Ne devoir son salut qu'à un légume à bulbe blanc et à longues feuilles vertes, brandi sous le nez d'un vigile expert en roulade arrière dissuasive, marque le point de bascule de ce jeune homme - peu recommandable, il est auteur de BD - venant de commettre l'impensable : ne pas avoir été en mesure de présenter sa carte de fidélité à la caissière ! Telle est l'origine de la folle cavale du "héros" échappé de l'album éponyme de Fabcaro pour être porté sur la scène par Angélique Orvain, réalisant là une prouesse propre à rendre lumineuse toute grisaille.

© Romain Dumazer.
Dans un dispositif immergeant le spectateur au cœur de l'action effrénée - pas moins de quatre podiums disposés en cercle, éclairés tour à tour, incluent le public dans des tableaux vivants -, l'épopée du fuyard décrété ennemi numéro 1 par la vox populi reprenant en chœur les voix des médias et des représentants de l'ordre va être vécue de manière haletante. L'occasion pour l'auteur et la metteure en scène, fins observateurs des travers contemporains, de croquer à pleines dents les errements hilarants des conduites dites "ordinaires".
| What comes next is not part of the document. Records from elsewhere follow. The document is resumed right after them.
===== src/rtl/core/swd_pkg.sv =====
// Shared types and constants for the swipe direction detector.
// Depends on nothing; imported by swd_classify and swipe_direction_detector.
package swd_pkg;

    // Width and reset value of the squared distance threshold register.
    localparam int unsigned THRESH_W     = 26;
    localparam logic [THRESH_W-1:0] THRESH_RESET = THRESH_W'(10000);

    // Touch event kinds carried on the operation field.
    typedef enum logic [1:0] {
        OP_BEGIN = 2'd0,
        OP_MOVE  = 2'd1,
        OP_END   = 2'd2
    } op_t;

    // Result codes; DIR_NONE marks "no direction" in state and classifier output.
    typedef enum logic [2:0] {
        EV_UP       = 3'd0,
        EV_UP_LEFT  = 3'd1,
        EV_LEFT     = 3'd2,
        EV_RIGHT    = 3'd3,
        EV_UP_RIGHT = 3'd4,
        EV_RELEASE  = 3'd5,
        EV_CLICK    = 3'd6,
        DIR_NONE    = 3'd7
    } event_t;

    // Classifier result: whether the move beat the threshold, and its direction.
    typedef struct packed {
        logic   moved;
        event_t dir;
    } swd_move_t;

    // Directions that share a group do not retrigger a release.
    function automatic logic [1:0] dir_group(input event_t d);
        logic [1:0] grp;
        unique case (d)
            EV_UP:                   grp = 2'd0;
            EV_UP_LEFT, EV_LEFT:     grp = 2'd1;
            EV_RIGHT, EV_UP_RIGHT:   grp = 2'd2;
            default:                 grp = 2'd3;
        endcase
        return grp;
    endfunction

endpackage


===== src/rtl/core/swd_classify.sv =====
// Distance test and direction sorting for one touch move against the anchor.
// Depends on swd_pkg for the threshold width and the result codes.
module swd_classify
    import swd_pkg::*;
#(
    parameter int unsigned COORD_WIDTH = 12
)
(
    input  logic [COORD_WIDTH-1:0] pos_x,
    input  logic [COORD_WIDTH-1:0] pos_y,
    input  logic [COORD_WIDTH-1:0] anchor_x,
    input  logic [COORD_WIDTH-1:0] anchor_y,
    input  logic [THRESH_W-1:0]    threshold,
    output swd_move_t              result
);

    localparam int unsigned W     = COORD_WIDTH;
    localparam int unsigned SQ_W  = 2 * W + 1;
    localparam int unsigned CMP_W = (SQ_W > THRESH_W) ? SQ_W : THRESH_W;

    logic [W:0]      dx;
    logic [W:0]      dy;
    logic [W:0]      dx_negated;
    logic [W:0]      dy_negated;
    logic [W-1:0]    ax;
    logic [W-1:0]    ay;
    logic [2*W-1:0]  dx_sq;
    logic [2*W-1:0]  dy_sq;
    logic [SQ_W-1:0] dist_sq;
    logic [W:0]      ax_e;
    logic [W:0]      ay_e;
    logic [W:0]      ax2;
    logic [W:0]      ay2;
    logic            dx_neg;
    logic            dx_pos;
    logic            dy_pos;

    // Differences are W+1 bit two's complement, so they never overflow.
    assign dx = {1'b0, pos_x} - {1'b0, anchor_x};
    assign dy = {1'b0, pos_y} - {1'b0, anchor_y};
    assign dx_negated = ~dx + 1'b1;
    assign dy_negated = ~dy + 1'b1;
    assign ax = dx[W] ? dx_negated[W-1:0] : dx[W-1:0];
    assign ay = dy[W] ? dy_negated[W-1:0] : dy[W-1:0];

    assign dx_sq   = ax * ax;
    assign dy_sq   = ay * ay;
    assign dist_sq = {1'b0, dx_sq} + {1'b0, dy_sq};

    assign dx_neg = dx[W];
    assign dx_pos = !dx[W] && (dx != '0);
    assign dy_pos = !dy[W] && (dy != '0);

    assign ax_e = {1'b0, ax};
    assign ay_e = {1'b0, ay};
    assign ax2  = {ax, 1'b0};
    assign ay2  = {ay, 1'b0};

    always_comb
    begin
        result.moved = CMP_W'(dist_sq) > CMP_W'(threshold);
        // Slope limits of one half and two, tested by cross multiplication.
        if (dy_pos && (ay_e > ax2))
        begin
            result.dir = EV_UP;
        end
        else if (dx_neg && dy_pos && (ay2 >= ax_e) && (ay_e <= ax2))
        begin
            result.dir = EV_UP_LEFT;
        end
        else if (dx_neg && (ay2 < ax_e))
        begin
            result.dir = EV_LEFT;
        end
        else if (dx_pos && (ay2 < ax_e))
        begin
            result.dir = EV_RIGHT;
        end
        else if (dx_pos && dy_pos && (ay2 >= ax_e) && (ay_e <= ax2))
        begin
            result.dir = EV_UP_RIGHT;
        end
        else
        begin
            result.dir = DIR_NONE;
        end
    end

endmodule


===== src/rtl/core/swipe_direction_detector.sv =====
// Swipe direction detector top level: input register, touch state and result buffer.
// Depends on swd_pkg and on swd_classify for the per-move distance and slope tests.
//
// Touch begin, move and end requests enter through the input channel and land in an
// input register; from there the classifier and the touch state logic settle the
// request and push its results (none, one or two) into a two-entry result buffer that
// drives the output channel. A request is accepted every cycle as long as the buffer
// has room for what the request in the input register produces, so a request that
// yields at most one result sustains one request per cycle while the output is not
// stalled, while a move that yields a release followed by a new direction is settled
// only once the buffer would be empty after the pop, and then fills both entries.
// The first result of a request is shown on the output once the request has passed
// the input register and reached the head of the result buffer. The squared distance
// threshold is written through the configuration channel, which is always ready, and
// must only be changed while no request is in flight.
module swipe_direction_detector
    import swd_pkg::*;
#(
    parameter int unsigned COORD_WIDTH = 12
)
(
    input  logic                   clk,
    input  logic                   rst_n,

    input  logic                   in_valid,
    output logic                   in_stall,
    input  logic [1:0]             operation,
    input  logic [COORD_WIDTH-1:0] pos_x,
    input  logic [COORD_WIDTH-1:0] pos_y,

    output logic                   out_valid,
    input  logic                   out_stall,
    output logic [2:0]             event_code,
    output logic                   last_of_run,

    input  logic                   cfg_valid,
    output logic                   cfg_ready,
    input  logic [THRESH_W-1:0]    cfg_data
);

    // Input register.
    logic                   in_valid_reg, in_valid_next;
    op_t                    op_reg;
    logic [COORD_WIDTH-1:0] px_reg;
    logic [COORD_WIDTH-1:0] py_reg;

    // Configuration and touch state.
    logic [THRESH_W-1:0]    thresh_reg;
    logic                   active_reg, active_next;
    logic                   held_reg, held_next;
    logic [COORD_WIDTH-1:0] anchor_x_reg, anchor_x_next;
    logic [COORD_WIDTH-1:0] anchor_y_reg, anchor_y_next;
    event_t                 last_dir_reg, last_dir_next;

    // Result buffer; entry 0 is the head shown on the output channel.
    logic [1:0]             ob_valid_reg, ob_valid_next;
    event_t                 ob_code_reg [2];
    event_t                 ob_code_next [2];
    logic [1:0]             ob_last_reg, ob_last_next;

    swd_move_t              move;
    logic                   accept;
    logic                   consume;
    logic                   pop;
    logic [1:0]             kept;
    logic [1:0]             res_count;
    event_t                 res_code0;
    event_t                 res_code1;

    swd_classify #(
        .COORD_WIDTH (COORD_WIDTH)
    ) u_classify (
        .pos_x     (px_reg),
        .pos_y     (py_reg),
        .anchor_x  (anchor_x_reg),
        .anchor_y  (anchor_y_reg),
        .threshold (thresh_reg),
        .result    (move)
    );

    assign cfg_ready = 1'b1;

    // The request in the input register is settled only when every one of its
    // results fits into the buffer after this cycle's pop.
    assign pop     = ob_valid_reg[0] && !out_stall;
    assign kept    = 2'(ob_valid_reg[0]) + 2'(ob_valid_reg[1]) - 2'(pop);
    assign consume = in_valid_reg && ((3'(kept) + 3'(res_count)) <= 3'd2);
    assign in_stall = in_valid_reg && !consume;
    assign accept  = in_valid && !in_stall;

    always_comb
    begin
        if (accept)
        begin
            in_valid_next = 1'b1;
        end
        else if (consume)
        begin
            in_valid_next = 1'b0;
        end
        else
        begin
            in_valid_next = in_valid_reg;
        end
    end

    // Touch state machine: results and next state for the request in the input register.
    always_comb
    begin
        res_count     = 2'd0;
        res_code0     = EV_RELEASE;
        res_code1     = EV_RELEASE;
        active_next   = active_reg;
        held_next     = held_reg;
        anchor_x_next = anchor_x_reg;
        anchor_y_next = anchor_y_reg;
        last_dir_next = last_dir_reg;
        unique case (op_reg)
            OP_BEGIN:
            begin
                // A second begin during a touch is ignored.
                if (!active_reg)
                begin
                    active_next   = 1'b1;
                    anchor_x_next = px_reg;
                    anchor_y_next = py_reg;
                end
            end
            OP_MOVE:
            begin
                if (active_reg && move.moved)
                begin
                    if (!held_reg)
                    begin
                        // The first swipe latches the held flag even when it points down.
                        if (move.dir != DIR_NONE)
                        begin
                            res_count     = 2'd1;
                            res_code0     = move.dir;
                            last_dir_next = move.dir;
                        end
                        held_next = 1'b1;
                    end
                    else if ((move.dir != DIR_NONE) &&
                             (dir_group(move.dir) != dir_group(last_dir_reg)))
                    begin
                        res_count     = 2'd2;
                        res_code0     = EV_RELEASE;
                        res_code1     = move.dir;
                        last_dir_next = move.dir;
                    end
                    anchor_x_next = px_reg;
                    anchor_y_next = py_reg;
                end
            end
            OP_END:
            begin
                if (active_reg)
                begin
                    active_next = 1'b0;
                    res_count   = 2'd1;
                    if (held_reg)
                    begin
                        res_code0     = EV_RELEASE;
                        last_dir_next = DIR_NONE;
                        held_next     = 1'b0;
                    end
                    else
                    begin
                        res_code0 = EV_CLICK;
                    end
                end
            end
            default:
            begin
                // The unused operation code changes nothing.
            end
        endcase
    end

    // Buffer update: shift out the popped head, then append the new results.
    always_comb
    begin
        if (pop)
        begin
            ob_valid_next   = {1'b0, ob_valid_reg[1]};
            ob_code_next[0] = ob_code_reg[1];
            ob_code_next[1] = ob_code_reg[1];
            ob_last_next    = {1'b0, ob_last_reg[1]};
        end
        else
        begin
            ob_valid_next   = ob_valid_reg;
            ob_code_next[0] = ob_code_reg[0];
            ob_code_next[1] = ob_code_reg[1];
            ob_last_next    = ob_last_reg;
        end
        if (consume)
        begin
            if (res_count == 2'd2)
            begin
                ob_valid_next   = 2'b11;
                ob_code_next[0] = res_code0;
                ob_code_next[1] = res_code1;
                ob_last_next    = 2'b10;
            end
            else if (res_count == 2'd1)
            begin
                if (kept == 2'd0)
                begin
                    ob_valid_next[0] = 1'b1;
                    ob_code_next[0]  = res_code0;
                    ob_last_next[0]  = 1'b1;
                end
                else
                begin
                    ob_valid_next[1] = 1'b1;
                    ob_code_next[1]  = res_code0;
                    ob_last_next[1]  = 1'b1;
                end
            end
        end
    end

    always_ff @(posedge clk or negedge rst_n)
    begin
        if (!rst_n)
        begin
            in_valid_reg <= 1'b0;
            thresh_reg   <= THRESH_RESET;
            active_reg   <= 1'b0;
            held_reg     <= 1'b0;
            anchor_x_reg <= '0;
            anchor_y_reg <= '0;
            last_dir_reg <= DIR_NONE;
            ob_valid_reg <= 2'b00;
        end
        else
        begin
            in_valid_reg <= in_valid_next;
            ob_valid_reg <= ob_valid_next;
            if (cfg_valid && cfg_ready)
            begin
                thresh_reg <= cfg_data;
            end
            if (consume)
            begin
                active_reg   <= active_next;
                held_reg     <= held_next;
                anchor_x_reg <= anchor_x_next;
                anchor_y_reg <= anchor_y_next;
                last_dir_reg <= last_dir_next;
            end
        end
    end

    // Payload registers carry no reset.
    always_ff @(posedge clk)
    begin
        if (accept)
        begin
            op_reg <= op_t'(operation);
            px_reg <= pos_x;
            py_reg <= pos_y;
        end
        ob_code_reg[0] <= ob_code_next[0];
        ob_code_reg[1] <= ob_code_next[1];
        ob_last_reg    <= ob_last_next;
    end

    assign out_valid   = ob_valid_reg[0];
    assign event_code  = ob_code_reg[0];
    assign last_of_run = ob_last_reg[0];

endmodule

===== config.mk =====
export PLATFORM = sky130hd
export DESIGN_NAME = swipe_direction_detector
export DESIGN_NICKNAME = d
export VERILOG_FILES = /design/src/rtl/core/swd_pkg.sv /design/src/rtl/core/swd_classify.sv /design/src/rtl/core/swipe_direction_detector.sv
export SDC_FILE = /design/constraint.sdc
export NUM_CORES = 1
export LEC_CHECK = 0
export BUFFER_PORTS_ARGS = -buffer_cell sky130_fd_sc_hd__buf_4
export CORE_UTILIZATION = 55
export CTS_CLUSTER_SIZE = 30
export DETAILED_ROUTE_END_ITERATION = 8
export PLACE_DENSITY = 0.7
export SYNTH_ARGS = -nofsm -noshare
export SYNTH_HDL_FRONTEND = slang
export SYNTH_SLANG_ARGS = --single-unit

===== constraint.sdc =====
create_clock -name clk -period 24.9 [get_ports clk]
set_clock_uncertainty 0.2 [all_clocks]
set_input_delay 2.49 -clock clk [delete_from_list [all_inputs] [get_ports clk]]
set_output_delay 2.49 -clock clk [all_outputs]
set_load 0.02 [all_outputs]

==> reports/summary.log, run 1 <==
[setup_path] capturing element type of the critical path output pin
[cts] clk root buf sky130_fd_sc_hd__clkbuf_16
[placed_design] Port Buffer Count 62
[setup_path] critical path arrival 12700 ps
[sta] unrepaired setup endpoints after global routing no
[floorplanning] count of pins on the block boundary 64
[floorplanning] Total Die Area 27300 sq um
[routing] drt first pass iters 5
[cts] maximum level of the CTS H-tree 3
[sta] final setup vio count 0
[final_layout] fraction of final layout cells with drive strength greater than 1 8.16%
[final_layout] signed area change from the synthesized netlist to the final layout 7.96%
[global_route] global-route congestion overflow total 0
[setup_path] Crit Path Max Fanout 14
[cts] CTS tree built
[final_layout] final instance count without filler cells 2026
[synth] netlist area before placement 14600 sq um
[cts] source-to-sink clock delay at the later pin of the worst-skew pair 360 ps
[sta] worst slew pin tran 1130 ps
[sta] upper clock frequency limit 65.0 MHz
[synth] Synth top area share 28.0%
[synth] Gate Count Post-Synth 1627
[synth] Post-Synthesis Mean Instance Area 9.00 sq um
[cts] Clock transition at path regs 80 ps
[final_layout] final instance area 15800 sq um
[sta] total negative setup slack 0 ps
[placed_design] routability congestion estimate 0.909
[setup_path] worst endpoint required time 22210 ps
[placed_design] placement-stage cell area 15500 sq um
[routing] DRT Wirelength 33400 um
[placed_design] DPL Wire Length 27700 um
[synth] cell with the most instances after synthesis sky130_fd_sc_hd__inv_1
[hold_path] path class of the lowest-slack min-delay path reg2reg
[final_layout] Net count, final 2133
[synth] most instantiated flip-flop cell in the synthesis netlist sky130_fd_sc_hd__dfrtp_1
[setup_path] Crit Path Class reg2out
[floorplanning] effective utilization at floorplan 56.2%
[cts] CTS Buf Count 9
[global_route] largest net degree at the start of global routing 59
[synth] largest area contributor in the netlist sky130_fd_sc_hd__fa_1
[routing] initial detailed-routing violation count 606
[synth] sequential share of the synthesized area 16.6%
[cts] number of sinks handled by clock tree synthesis 92
[sta] number of max-slew violations in the final report 0
[setup_path] Critical-path top delay cell sky130_fd_sc_hd__a2111oi_0
[sta] Max-Slew Margin vs Limit 24.9%
[cts] CTS max path bufs 2
[sta] Min Clock Period, post-route 15390 ps
[synth] count of unique library cells instantiated by Yosys 84
[floorplanning] placeable core region 26100 sq um
[synth] count of state elements after synthesis 92
[cts] CTS Hold Buffers Added 0
[synth] fraction of registers with async set or reset after synthesis 63.0%
[synth] count of yosys warnings during synthesis 0
[final_layout] count of fill cells added during filler insertion 2290
[synth] Post-Syn Nets 2074
[flow_run] reported max-cap violation count 0
[global_route] number of global-route vias before repair 11400
[routing] number of remaining DRC errors 0
[setup_path] kind of start point of the critical path flip-flop
[sta] Final Hold Violating Endpoints 0
[cts] cts repair resizes 0
[final_layout] multi-input logic area 10600 sq um
[run_status] status complete, no violations
[sta] final-layout worst hold slack 270 ps
[routing] ANT nets after route 0
[synth] leading cell types by count after synthesis 372 x sky130_fd_sc_hd__inv_1, 205 x sky130_fd_sc_hd__fa_1, 185 x sky130_fd_sc_hd__ha_1
[routing] drt wl/cell 16.5 um
[synth] largest cells by area after synthesis sky130_fd_sc_hd__fa_1 28%, sky130_fd_sc_hd__ha_1 16%, sky130_fd_sc_hd__inv_1 9.5%, sky130_fd_sc_hd__dfrtp_1 8.5%, sky130_fd_sc_hd__edfxtp_1 6.0%
[setup_path] maximum cell stage delay along the critical path 590 ps
[cts] Setup Fix Bufs, Post-CTS 0
[routing] routed via count divided by cell count 5.43
[global_route] wire length of the first global-routing pass 55500 um
[final_layout] antenna diode count 0
[routing] number of vias in the routed layout 11000
[placed_design] placed instance count 2010
[sta] final clock period utilization by the worst path 61.8%
[floorplanning] Die Ht 165 um
[final_layout] flip-flop count of the largest register, all copies and words added 26
[floorplanning] row cnt 59
[floorplanning] die width 165 um
[synth] number of enable-type register cells in the synthesized netlist 29
[final_layout] Sequential cell area 2430 sq um
[global_route] GR Util All Layers 26.5%
[global_route] initial antenna violation count 0
cell type report:
class	instances	share of cell area, %
clock inverter	7	0.436
timing repair buffer	82	3.90
clock buffer	9	1.43
inverter	377	8.96
sequential	92	15.4
tap	335	2.65
multi-input combinational	1124	67.2
worst max-delay path, delay by kind of cell (launching register included):
| family | cells | cell delay (ps) |
|---|---|---|
| buffers and inverters | 11 | 1020 |
| XOR/XNOR | 2 | 300 |
| AO/OA/AOI/OAI | 15 | 3880 |
| flip-flops | 1 | 380 |
| AND/OR/NAND/NOR | 7 | 1470 |
| adder cells (fa/ha/maj) | 13 | 5260 |
kinds of logic (layout without fill, tap and decap cells):
logic type      count (synthesis)  in the layout  share of synthesized area [%]
simple gates                  413            413                           13.2
flops                          92             92                           16.6
other cells                     1              1                         0.0256
fa+ha+maj                     390            390                           43.9
buf+inv                       411            475                           10.8
mux                             9              9                          0.650
xor+xnor                       61             61                           3.70
compound gates                250            250                           11.1
metal layers:
metal	wire length (um)	vias to the layer above	global-route usage [%]
met2	16700	297	46.2
li1	-	5295	-
met1	13700	5349	33.2
met5	0	-	0
met4	1010	0	9.01
met3	2040	64	4.20
final timing paths:
kind	from	end	slack, ps	cells past startpoint
max reg2reg	px_reg[0]	anchor_x_reg[0]	11130	50
min	ob_last_reg[1]	ob_last_reg[1]	270	1
min reg2reg	ob_last_reg[1]	ob_last_reg[1]	270	1
max in group asynchronous	rst_n	anchor_x_reg[11]	21970	1
min in group asynchronous	rst_n	anchor_y_reg[6]	2010	1
max	px_reg[0]	in_stall	9510	48
stage by stage:
step | util (%) | worst slack [ps]
after floorplan | - | 11050
after global placement | 59.5 | 10190
after detailed placement | 59.5 | 9940
after CTS | 60.6 | 9520
after global routing | 60.6 | 8450
final | 60.6 | 9510
==> src/hdl/mssbm_pkg.sv <==
// ----------------------------------------------------------------------------
// Multi-signature byte matcher package
// Field widths, item mode codes and the control bundle shared by the cells.
// ----------------------------------------------------------------------------
`default_nettype none

package mssbm_pkg;

	localparam int MODE_W   = 2;
	localparam int SLOT_W   = 4;
	localparam int POS_W    = 6;
	localparam int BYTE_W   = 8;
	localparam int LEN_W    = 7;
	localparam int START_W  = 14;

	localparam logic [MODE_W-1:0] MODE_WRITE_BYTE = 2'd0;
	localparam logic [MODE_W-1:0] MODE_SET_LENGTH = 2'd1;
	localparam logic [MODE_W-1:0] MODE_SCAN_BYTE  = 2'd2;
	localparam logic [MODE_W-1:0] MODE_NEW_FILE   = 2'd3;

	// Control that every cell of the chain sees in the same cycle.
	typedef struct packed {
		logic              step;     // advance the partial-match bits by one byte
		logic              clear;    // drop all partial matches
		logic [BYTE_W-1:0] data;     // byte being scanned or written
		logic [SLOT_W-1:0] wr_slot;  // slot addressed by a signature byte write
	} cell_ctl_t;

endpackage

`default_nettype wire

==> src/hdl/mssbm_cell.sv <==
// ----------------------------------------------------------------------------
// Multi-signature byte matcher cell
// Holds one byte position of every signature and the partial-match bit of
// every slot at that position; passes the bits on to the next position.
// ----------------------------------------------------------------------------
`default_nettype none

module mssbm_cell #(
	parameter int SLOTS = 16
) (
	input  wire                      clk,
	input  wire                      arst_n,
	input  wire mssbm_pkg::cell_ctl_t ctl,
	input  wire                      wr_en,
	input  wire  [SLOTS-1:0]         d_in,
	output logic [SLOTS-1:0]         d_out
);

	logic [mssbm_pkg::BYTE_W-1:0] sig_q [SLOTS];
	logic [SLOTS-1:0]             eq;

	always_ff @(posedge clk) begin
		for (int s = 0; s < SLOTS; s++) begin
			if (wr_en && int'(ctl.wr_slot) == s) begin
				sig_q[s] <= ctl.data;
			end
		end
	end

	always_comb begin
		for (int s = 0; s < SLOTS; s++) begin
			eq[s] = (sig_q[s] == ctl.data);
		end
	end

	// A bit is set when the signature prefix ending here equals the latest bytes.
	always_ff @(posedge clk or negedge arst_n) begin
		if (!arst_n) begin
			d_out <= '0;
		end else if (ctl.clear) begin
			d_out <= '0;
		end else if (ctl.step) begin
			d_out <= d_in & eq;
		end
	end

endmodule

`default_nettype wire

==> config.mk <==
export PLATFORM = sky130hd
export DESIGN_NAME = mssbm_cell
export DESIGN_NICKNAME = d
export VERILOG_FILES = /design/src/hdl/mssbm_pkg.sv /design/src/hdl/mssbm_cell.sv
export SDC_FILE = /design/constraint.sdc
export NUM_CORES = 1
export LEC_CHECK = 0
export ABC_AREA = 1
export BUFFER_PORTS_ARGS = -buffer_cell sky130_fd_sc_hd__buf_4
export CAP_MARGIN = 10
export CORE_MARGIN = 5
export CORE_UTILIZATION = 40
export CTS_BUF_LIST = sky130_fd_sc_hd__clkbuf_4 sky130_fd_sc_hd__clkbuf_8
export DETAILED_ROUTE_END_ITERATION = 10
export SYNTH_ARGS = -nofsm -noshare
export SYNTH_HDL_FRONTEND = slang
export SYNTH_SLANG_ARGS = --single-unit
==> constraint.sdc <==
create_clock -name clk -period 1.5 [get_ports clk]
set_input_delay 0.15 -clock clk [delete_from_list [all_inputs] [get_ports clk]]
set_output_delay 0.15 -clock clk [all_outputs]
set_load 0.005 [all_outputs]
En effet ces "arrêts sur images", joués superbement par huit acteurs tirant parti avec intelligence des ressorts du théâtre de tréteaux et des ralentis cinématographiques, passent au scanner les dérives de la pensée commune érigée en système de pensée. Aucun milieu n'y échappe. Pas moins les complotistes avachis devant leur téloche, les bobos contents d'eux-mêmes lisant Les Inrocks ou Le Monde Diplomatique, les artistes charitables réalisant un album de soutien à l'auteur de BD à la dérive, les forces de l'ordre au képi bas, et encore moins les journalistes des chaînes d'infos en continu commentant en boucle l'absence d'infos.

Éberlué par tant de perspicacité bienveillante mais non moins mordante, on jubile… Rien ne nous est épargné du grotesque qui sous-tend les comportements de la meute de ces (braves) gens commentant avidement la cavale du dangereux mécréant ayant bravé l'interdit suprême des fidèles du "Temple de la consumation". Et si le trait est grossi à l'envi, il déforme à peine la réalité des travers.